- Country: Pakistan
- Province: Sindh

Area
- • Tehsil: 654 km^{2} (253 sq mi)
- Elevation: 76 m (249 ft)

Population (2023 Census)
- • Tehsil: 407,592
- • Density: 623/km^{2} (1,610/sq mi)
- • Urban: 142,631 (34.99%)
- • Rural: 264,961 (65.01%)

Literacy (2023)
- • Literacy rate: 37.91%
- Time zone: UTC+5 (PST)
- Postal code: 79160
- Dialling code: 0722

= Kandhkot Tehsil =

Kandhkot (ڪنڌڪوٽ; ) is a tehsil in Kashmore District in the Sindh province of Pakistan.
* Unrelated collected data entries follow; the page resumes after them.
===== src/hdl/pyd_pkg.sv =====
// Shared constants and types for the pyroelectric detector readout block.
// Assumes a 50 MHz system clock and a slow on-chip oscillator derived from it.
package pyd_pkg;

    // Word layout of one packet.
    localparam int WORD_W    = 14;
    localparam int PACKET_W  = 3 * WORD_W;
    localparam int BIT_IDX_W = 6;
    localparam logic [BIT_IDX_W-1:0] FIRST_BIT = 6'h29;   // Index 41, sent first.
    localparam logic [BIT_IDX_W-1:0] LAST_BIT  = 6'h00;

    // Clock and slow oscillator timing.
    localparam int CLK_PERIOD_NS = 20;
    localparam int OSC_PERIOD_NS = 31250;                  // 32 kHz typical.
    localparam int OSC_DIV_CYC   = OSC_PERIOD_NS / CLK_PERIOD_NS;
    localparam int DIV_W         = 11;

    // Longest low time on the link before a readout is taken as ended.
    localparam int LOW_MAX_NS    = 25000;
    localparam int LOW_MAX_CYC   = LOW_MAX_NS / CLK_PERIOD_NS;

    // Time the device drives a data bit after each host rising edge.
    localparam int BIT_HOLD_NS   = 4000;
    localparam int BIT_HOLD_CYC  = (BIT_HOLD_NS + CLK_PERIOD_NS - 1) / CLK_PERIOD_NS;

    // Oscillator cycle counts.
    localparam logic [4:0] CONV_TICKS      = 5'h1f;        // 32 ticks per conversion.
    localparam logic [1:0] SETUP_TICKS     = 2'h3;         // Least high time for a request.
    localparam logic [8:0] PULL_TICKS      = 9'h1ff;       // Pull high every 512 ticks.
    localparam logic [9:0] SHORT_TICKS     = 10'h200;      // Input short lasts 512 ticks.

    // Out-of-range limits of a converted channel value.
    localparam logic [WORD_W-1:0] RANGE_HI = 14'h3e00;     // 15872 counts.
    localparam logic [WORD_W-1:0] RANGE_LO = 14'h01ff;     // 511 counts.

    // Depth of the sample buffer.
    localparam int FIFO_DEPTH = 16;

    // One conversion result, most significant word first on the link.
    typedef struct packed {
        logic [WORD_W-1:0] ch1_word;
        logic [WORD_W-1:0] ch0_word;
        logic [WORD_W-1:0] ambient_temp_word;
    } pyd_packet_s;

    // Readout sequencer states.
    typedef enum logic [4:0] {
        ST_IDLE  = 5'b00001,
        ST_WAIT  = 5'b00010,
        ST_DRIVE = 5'b00100,
        ST_TAIL  = 5'b01000,
        ST_PULL  = 5'b10000
    } pyd_state_e;

endpackage : pyd_pkg


===== src/hdl/pyd_readout.sv =====
// Single-wire packet readout of a two-channel infrared detector front end.
// Assumes the converter results arrive on clk_sys; the link pin is asynchronous.
//
// Summary of operation
// - Packet is three 14-bit words: channel 1, channel 0, temperature.
// - One pin: device drives data out, host drives the bit clock in.
// - A conversion starts every 32 oscillator cycles.
// - Output latch takes new data only while pin low and idle.
// - Each host rising edge makes the device drive the next bit, 42 total.
// - Host may cancel after any bit by holding the pin low.
// - Device pulls the pin high every 512 oscillator cycles.
// - Out-of-range values short the converter input for 512 cycles.
module pyd_readout
    import pyd_pkg::*;
(
    // Clock and reset.
    input  wire  logic        clk_sys,
    input  wire  logic        rst_n,
    // Converter side.
    output logic              conv_start,
    input  wire  logic        sample_valid,
    output logic              sample_ready,
    input  wire  pyd_packet_s sample_data,
    output logic              adc_input_short,
    // Link pin as input, output and active-low enable.
    input  wire  logic        sensor_link_short_in,
    output logic              sensor_link_short_out,
    output logic              sensor_link_short_oe_n,
    // Status.
    output logic              readout_busy
);

    // Oscillator divider state.
    logic [DIV_W-1:0] div_cnt;
    logic [DIV_W-1:0] next_div_cnt;
    logic             osc_tick;
    logic             next_osc_tick;

    // Conversion cadence and pull-high schedule.
    logic [4:0]       conv_cnt;
    logic [4:0]       next_conv_cnt;
    logic             next_conv_start;
    logic [8:0]       pull_cnt;
    logic [8:0]       next_pull_cnt;
    logic             pull_due;
    logic             next_pull_due;

    // Saturation recovery.
    logic [9:0]       short_cnt;
    logic [9:0]       next_short_cnt;
    logic             next_adc_input_short;
    logic             range_bad;

    // Link synchroniser.
    logic             link_s1;
    logic             link_s2;
    logic             link_d;
    logic             link_rise;

    // Readout sequencer.
    pyd_state_e           state;
    pyd_state_e           next_state;
    logic [PACKET_W-1:0]  latch;
    logic [PACKET_W-1:0]  next_latch;
    logic [BIT_IDX_W-1:0] bit_idx;
    logic [BIT_IDX_W-1:0] next_bit_idx;
    logic [1:0]           high_ticks;
    logic [1:0]           next_high_ticks;
    logic [DIV_W-1:0]     timer;
    logic [DIV_W-1:0]     next_timer;
    logic                 next_link_out;
    logic                 next_link_oe_n;
    logic                 next_busy;

    // Buffer between converter and latch.
    logic                 buf_valid;
    logic                 buf_ready;
    logic [PACKET_W-1:0]  buf_data;

    pyd_fifo #(
        .WIDTH (PACKET_W),
        .DEPTH (FIFO_DEPTH)
    ) u_fifo (
        .clk_sys   (clk_sys),
        .rst_n     (rst_n),
        .in_valid  (sample_valid),
        .in_ready  (sample_ready),
        .in_data   (sample_data),
        .out_valid (buf_valid),
        .out_ready (buf_ready),
        .out_data  (buf_data)
    );

    // The slow oscillator is modelled as a one-cycle enable every 1562 system cycles.
    always_comb begin
        next_osc_tick = (div_cnt == DIV_W'(OSC_DIV_CYC - 1));
        next_div_cnt  = next_osc_tick ? '0 : div_cnt + 1'b1;
    end

    always_ff @(posedge clk_sys or negedge rst_n) begin
        if (!rst_n) begin
            div_cnt  <= '0;
            osc_tick <= 1'b0;
        end else begin
            div_cnt  <= next_div_cnt;
            osc_tick <= next_osc_tick;
        end
    end

    // Conversion cadence and pull-high schedule, both counted in oscillator ticks.
    always_comb begin
        next_conv_cnt   = conv_cnt;
        next_conv_start = 1'b0;
        next_pull_cnt   = pull_cnt;
        // The request stays pending until the sequencer is idle and takes it;
        // a new request on the same tick as the clear still wins.
        next_pull_due   = (state == ST_PULL) ? 1'b0 : pull_due;
        if (osc_tick) begin
            next_conv_cnt   = (conv_cnt == CONV_TICKS) ? 5'h00 : conv_cnt + 1'b1;
            next_conv_start = (conv_cnt == CONV_TICKS);
            next_pull_cnt   = pull_cnt + 1'b1;
            if (pull_cnt == PULL_TICKS) begin
                next_pull_due = 1'b1;
            end
        end
    end

    always_ff @(posedge clk_sys or negedge rst_n) begin
        if (!rst_n) begin
            conv_cnt   <= '0;
            conv_start <= 1'b0;
            pull_cnt   <= '0;
            pull_due   <= 1'b0;
        end else begin
            conv_cnt   <= next_conv_cnt;
            conv_start <= next_conv_start;
            pull_cnt   <= next_pull_cnt;
            pull_due   <= next_pull_due;
        end
    end

    // Range check on both channel words as they are accepted from the converter.
    always_comb begin
        range_bad = (sample_data.ch1_word > RANGE_HI) || (sample_data.ch1_word < RANGE_LO)
                 || (sample_data.ch0_word > RANGE_HI) || (sample_data.ch0_word < RANGE_LO);
        next_short_cnt = short_cnt;
        if (sample_valid && sample_ready && range_bad) begin
            next_short_cnt = SHORT_TICKS;
        end else if (osc_tick && short_cnt != '0) begin
            next_short_cnt = short_cnt - 1'b1;
        end
        next_adc_input_short = (next_short_cnt != '0);
    end

    always_ff @(posedge clk_sys or negedge rst_n) begin
        if (!rst_n) begin
            short_cnt       <= '0;
            adc_input_short <= 1'b0;
        end else begin
            short_cnt       <= next_short_cnt;
            adc_input_short <= next_adc_input_short;
        end
    end

    // Two flip-flops bring the pin into clk_sys; a third stage feeds edge detection.
    always_ff @(posedge clk_sys or negedge rst_n) begin
        if (!rst_n) begin
            link_s1 <= 1'b0;
            link_s2 <= 1'b0;
            link_d  <= 1'b0;
        end else begin
            link_s1 <= sensor_link_short_in;
            link_s2 <= link_s1;
            link_d  <= link_s2;
        end
    end

    assign link_rise = link_s2 && !link_d;

    // Readout sequencer; while the device drives the pin it ignores what it sees there.
    always_comb begin
        next_state      = state;
        next_latch      = latch;
        next_bit_idx    = bit_idx;
        next_high_ticks = high_ticks;
        next_timer      = timer;
        next_link_out   = sensor_link_short_out;
        next_link_oe_n  = sensor_link_short_oe_n;
        buf_ready       = 1'b0;
        unique case (state)
            ST_IDLE: begin
                next_link_oe_n = 1'b1;
                if (!link_s2) begin
                    next_high_ticks = '0;
                    // Latch only when low and idle.
                    buf_ready = 1'b1;
                    // Whole packet, channel 1 word on top.
                    if (buf_valid) begin
                        next_latch = buf_data;
                    end
                end else if (osc_tick) begin
                    next_high_ticks = high_ticks + 1'b1;
                end
                // Three ticks high starts a readout.
                if (link_s2 && osc_tick && high_ticks == SETUP_TICKS - 2'h1) begin
                    next_state   = ST_WAIT;
                    next_bit_idx = FIRST_BIT;
                    next_timer   = '0;
                end else if (pull_due && !link_s2) begin
                    next_state     = ST_PULL;
                    next_timer     = DIV_W'(OSC_DIV_CYC);
                    next_link_out  = 1'b1;
                    next_link_oe_n = 1'b0;
                end
            end
            ST_WAIT: begin
                // Each host rising edge sends one bit.
                if (link_rise) begin
                    next_state     = ST_DRIVE;
                    next_link_out  = latch[bit_idx];
                    // Device drives here to send data; it also drives the pin high in ST_PULL.
                    next_link_oe_n = 1'b0;
                    next_timer     = DIV_W'(BIT_HOLD_CYC);
                end else if (!link_s2) begin
                    // A long low cancels the readout.
                    next_timer = timer + 1'b1;
                    if (timer == DIV_W'(LOW_MAX_CYC)) begin
                        next_state = ST_IDLE;
                    end
                end else begin
                    next_timer = '0;
                end
            end
            ST_DRIVE: begin
                next_timer = timer - 1'b1;
                if (timer == DIV_W'(1)) begin
                    next_link_oe_n = 1'b1;
                    next_timer     = '0;
                    if (bit_idx == LAST_BIT) begin
                        next_state = ST_TAIL;
                    end else begin
                        next_state   = ST_WAIT;
                        next_bit_idx = bit_idx - 1'b1;
                    end
                end
            end
            ST_TAIL: begin
                // Host low after bit 0 ends the packet.
                if (!link_s2) begin
                    next_state = ST_IDLE;
                end
            end
            ST_PULL: begin
                next_timer = timer - 1'b1;
                if (timer == DIV_W'(1)) begin
                    next_link_oe_n = 1'b1;
                    next_state     = ST_IDLE;
                end
            end
            default: begin
                next_state     = ST_IDLE;
                next_link_oe_n = 1'b1;
            end
        endcase
        if (next_state == ST_IDLE) begin
            next_high_ticks = (state == ST_IDLE) ? next_high_ticks : 2'h0;
        end
        next_busy = (next_state == ST_WAIT) || (next_state == ST_DRIVE)
                 || (next_state == ST_TAIL);
    end

    always_ff @(posedge clk_sys or negedge rst_n) begin
        if (!rst_n) begin
            state                  <= ST_IDLE;
            latch                  <= '0;
            bit_idx                <= FIRST_BIT;
            high_ticks             <= '0;
            timer                  <= '0;
            sensor_link_short_out  <= 1'b0;
            sensor_link_short_oe_n <= 1'b1;
            readout_busy           <= 1'b0;
        end else begin
            state                  <= next_state;
            latch                  <= next_latch;
            bit_idx                <= next_bit_idx;
            high_ticks             <= next_high_ticks;
            timer                  <= next_timer;
            sensor_link_short_out  <= next_link_out;
            sensor_link_short_oe_n <= next_link_oe_n;
            readout_busy           <= next_busy;
        end
    end

endmodule : pyd_readout


===== src/hdl/pyd_fifo.sv =====
// Synchronous first-in first-out buffer with valid and ready on both sides.
// Assumes both sides run on the same clock; in_ready comes from a flip-flop.
module pyd_fifo #(
    parameter int WIDTH = 42,
    parameter int DEPTH = 16
) (
    // Clock and reset.
    input  wire  logic             clk_sys,
    input  wire  logic             rst_n,
    // Filling side.
    input  wire  logic             in_valid,
    output logic                   in_ready,
    input  wire  logic [WIDTH-1:0] in_data,
    // Draining side.
    output logic                   out_valid,
    input  wire  logic             out_ready,
    output logic [WIDTH-1:0]       out_data
);
    localparam int AW = $clog2(DEPTH);

    logic [WIDTH-1:0] mem [DEPTH];
    logic [AW-1:0]    wr_ptr;
    logic [AW-1:0]    rd_ptr;
    logic [AW:0]      count;
    logic [AW-1:0]    next_wr_ptr;
    logic [AW-1:0]    next_rd_ptr;
    logic [AW:0]      next_count;
    logic             next_in_ready;
    logic             do_wr;
    logic             do_rd;

    assign out_valid = (count != '0);
    assign out_data  = mem[rd_ptr];

    // Pointer and occupancy update; ready is registered so it is honest a cycle ahead.
    always_comb begin
        do_wr         = in_valid && in_ready;
        do_rd         = out_valid && out_ready;
        next_wr_ptr   = do_wr ? wr_ptr + 1'b1 : wr_ptr;
        next_rd_ptr   = do_rd ? rd_ptr + 1'b1 : rd_ptr;
        next_count    = count + {{AW{1'b0}}, do_wr} - {{AW{1'b0}}, do_rd};
        next_in_ready = (next_count != (AW+1)'(DEPTH));
    end

    always_ff @(posedge clk_sys or negedge rst_n) begin
        if (!rst_n) begin
            wr_ptr   <= '0;
            rd_ptr   <= '0;
            count    <= '0;
            in_ready <= 1'b1;
        end else begin
            wr_ptr   <= next_wr_ptr;
            rd_ptr   <= next_rd_ptr;
            count    <= next_count;
            in_ready <= next_in_ready;
        end
    end

    // Storage has no reset; only entries below count are ever read out.
    always_ff @(posedge clk_sys) begin
        if (do_wr) begin
            mem[wr_ptr] <= in_data;
        end
    end

endmodule : pyd_fifo


===== config.mk =====
export PLATFORM = sky130hd
export DESIGN_NAME = pyd_readout
export DESIGN_NICKNAME = d
export VERILOG_FILES = /design/src/hdl/pyd_pkg.sv /design/src/hdl/pyd_readout.sv /design/src/hdl/pyd_fifo.sv
export SDC_FILE = /design/constraint.sdc
export NUM_CORES = 1
export LEC_CHECK = 0
export BUFFER_PORTS_ARGS = -buffer_cell sky130_fd_sc_hd__buf_2
export CAP_MARGIN = 15
export CORE_MARGIN = 1
export CORE_UTILIZATION = 50
export DETAILED_ROUTE_END_ITERATION = 10
export PLACE_DENSITY = 0.66
export SLEW_MARGIN = 20
export SYNTH_ARGS = -nofsm -noshare
export SYNTH_HDL_FRONTEND = slang
export SYNTH_SLANG_ARGS = --single-unit

===== constraint.sdc =====
create_clock -name clk_sys -period 6.9 [get_ports clk_sys]
set_input_delay 0.345 -clock clk_sys [delete_from_list [all_inputs] [get_ports clk_sys]]
set_output_delay 0.345 -clock clk_sys [all_outputs]
set_load 0.01 [all_outputs]

==> flow_summary.json, run 1 <==
{
  "syn_area_sq_um": 31980,
  "cts_setup_buffers": 0,
  "avgSynthCellArea_sq_um": 20.33,
  "grt.total_usage_pct": 21.73,
  "antenna_found_initial": 4,
  "via_per_inst": 6.044,
  "critPathBufInv": 4,
  "vias": 15582,
  "leakagePower_nw": 11.94,
  "die_x_um": 254.9,
  "critPathSlowestCell": "buf_4",
  "final_cell_count_no_fill": 2578,
  "fin_nets": 1734,
  "cap_violations": 0,
  "cts_sinks": 797,
  "slew_headroom_pct": 23.79,
  "finalHoldViolCount": 0,
  "clock_latency_ns": 0.63,
  "worst_pin_slew_ns": 1.136,
  "worstSetupPathType": "flop to flop",
  "portBuffers": 51,
  "wl_um": 67950,
  "synth-seq-area-share_pct": 72.91,
  "ys_ff_latch": 797,
  "dr.pass1.iters": 5,
  "syn_to_final_growth_pct": 12.16,
  "drive_gt1_share_pct": 29.27,
  "insertedDiodeCount": 0,
  "crit_top_cell": "inv_1",
  "period_minus_slack_ns": 3.750,
  "pin_count": 52,
  "setup_tns_ns": 0,
  "ff2ff_setup_slack_ns": 3.15,
  "grt_pass1_wl_um": 102200,
  "grt_pass1_vias": 16045,
  "drc": 0,
  "path_cells": "or3b_1 > nor3_4 > and3_2 > buf_4 > ha_1 > inv_1 > ha_1 > inv_1 > fa_1 > inv_1 > a21oi_1 > o21bai_1 > xnor2_1 > nand2_1",
  "initial_core_util_pct": 50.70,
  "htreeDepth": 3,
  "cp_slowest_stage_delay_ns": 0.59,
  "clk_pin_slew_ns": 0.06,
  "n_fill_cell": 4717,
  "synth_cell_type_count": 75,
  "critical_path.top_delay_family": "simple AND/OR/NAND/NOR gates",
  "placed_cells": 2421,
  "max_freq_ghz": 0.2667,
  "synthesis.nets": 1644,
  "outcome": "complete, no violations",
  "multiInputGateArea_sq_um": 8192,
  "required_ns": 7.44,
  "grt_max_degree": 100,
  "dieArea_sq_um": 64970,
  "period_share_pct": 54.34,
  "synth-main-ff-cell": "edfxtp_1",
  "numCtsBuffers": 83,
  "cts_tree": "yes",
  "yosys-top-cells-area": "edfxtp_1, mux4_2, dfrtp_1",
  "ant_nets": 0,
  "dr.first_iter.drc_count": 1686,
  "rows": 92,
  "clockBufferDepth": 3,
  "async_flop_share_pct": 15.68,
  "root_buffer": "clkbuf_16",
  "wire_per_inst_um": 26.36,
  "overflow": 0,
  "synth_top_area_share_pct": 63.10,
  "slew_viol_final": 0,
  "yosysTopAreaCell": "edfxtp_1",
  "yosys_warnings": 0,
  "hpwl_um": 34590,
  "cp_max_fo": 47,
  "setup_viol": 0,
  "ir_drop_mv": 0.2197,
  "arrival_ns": 4.29,
  "synth_edf_count": 672,
  "power.density_nw_per_um2": 388.3,
  "final_cell_mix": "edfxtp_1, mux4_2, dfrtp_1, clkbuf_16, mux2_2",
  "gp_congestion": 0.8376,
  "seq_area_sq_um": 23330,
  "synthCells": 1573,
  "layout_commonest_cell": "edfxtp_1",
  "power_mw": 13.93,
  "die_height_um": 254.9,
  "min_path_type": "input pin to flop",
  "worst_setup_path_start_kind": "flop",
  "fin_skew_ns": 0.02778,
  "fp.coreArea_sq_um": 63080,
  "worstSetupEndpointType": "flop",
  "grt_setup_unrepaired": "false"
}
[synthesized netlist by cell type (3+ instances only)]
cell type and number:
nor3_1 26, nand3b_1 3, or4b_2 3, xor2_1 14, nor2b_1 8, mux2_2 59
nand2b_1 5, nor3b_1 4, a21boi_0 4, nand4_1 16, or4_4 3, buf_4 16
mux4_2 213, buf_2 9, nand2_1 35, and2_1 15, o211ai_1 8, o22ai_1 6
o21ai_0 23, nor4b_1 3, nor2_1 37, nand4b_1 3, nor4_1 10, a31oi_1 6
a211oi_1 5, edfxtp_1 672, inv_1 29, mux2i_1 5, and3_1 11, nand3_1 23
dfrtp_1 119, dfstp_2 6, ha_1 24, xnor2_1 26, clkbuf_1 36, or4_1 5
o2111ai_1 4, or3_1 3, a21oi_1 18, buf_6 3, buf_1 10
[metal layers]
layer | vias to the layer above | GRT usage, % | routed length (um)
li1 | 6660 | - | -
met1 | 8265 | 31.13 | 28940
met2 | 542 | 34.61 | 33350
met3 | 109 | 3.620 | 4039
met4 | 6 | 6.484 | 1587
met5 | - | 0 | 42
[stage by stage]
step                hold slack (ns)  setup slack (ns)  util (%)  instance area [sq um]
finish                      0.09163             3.150     56.86                  35870
global placement             0.3457             3.264     52.56                  33160
floorplan                   0.04941             3.886         -                  31980
detailed placement           0.3508             3.169     52.56                  33160
global route                0.07795             2.899     56.86                  35870
CTS                         0.05934             3.146     56.82                  35840
[state kept, by name, summed over array words and instances (netlist names), 2 cells and up]
register	count
div_cnt	11
pull_cnt	9
u_fifo.rd_ptr	4
u_fifo.mem	672
conv_cnt	5
timer	11
u_fifo.count	5
latch	42
bit_idx	6
state	5
short_cnt	10
u_fifo.wr_ptr	4
high_ticks	2
[path summary, 6_finish.rpt]
check | from | to | cells past startpoint
min in group asynchronous | rst_n | timer[3]$_DFFE_PN0P_ | 2
worst max-delay path | state[0]$_DFF_PN1_ | u_fifo.in_ready$_DFF_PN1_ | 14
worst min register to register | link_s1$_DFF_PN0_ | link_s2$_DFF_PN0_ | 0
max in group asynchronous | rst_n | osc_tick$_DFF_PN0_ | 3
worst max register to register | state[0]$_DFF_PN1_ | u_fifo.in_ready$_DFF_PN1_ | 14
worst min-delay path | sample_data[3] | u_fifo.mem[13][3]$_DFFE_PP_ | 1
[logic make-up after synthesis]
family                     count (synthesis)  share of synthesized area (%)
AOI/OAI and AO/OA                        104                          2.234
xor gates and xnor gates                  40                          1.096
adders and majority gates                 25                          1.002
buffers and inverters                    104                          1.545
DFF                                      797                          72.91
muxes                                    278                          17.27
and+or+nand+nor                          225                          3.948
[what timing repair did]
item	CTS	global route
resized for setup	0	0
hold buffers	2	0
hold endpoints to repair	47	0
Kandhkot Tehsil comprises the following union councils:

| U.C. No. | U.C. Name |
|---|---|
| 1 | Mulgulzar |
| 2 | Rasaldar |
| 3 | Jagirabad |
| 4 | Dolat Pur |
| 5 | Wakro |
| 6 | Akhero |
| 7 | Malheer |
| 8 | Haibat |
| 9 | Dadar |
| 10 | Mangi |

==Demographics==
=== Population ===

As of the 2023 census, Kandhkot Tehsil had a population of 407,592. According to the 2017 census, the population of Kandhkot Tehsil is 366,484, up from 217,447 in the 1998 census, reflecting a population growth rate of 2.7%. However, in 1901, the population of Kandhkot was 48,723, of which 4,341 were Hindus. A per 1891 census the population of Kandhkot was approximately 30,369 souls.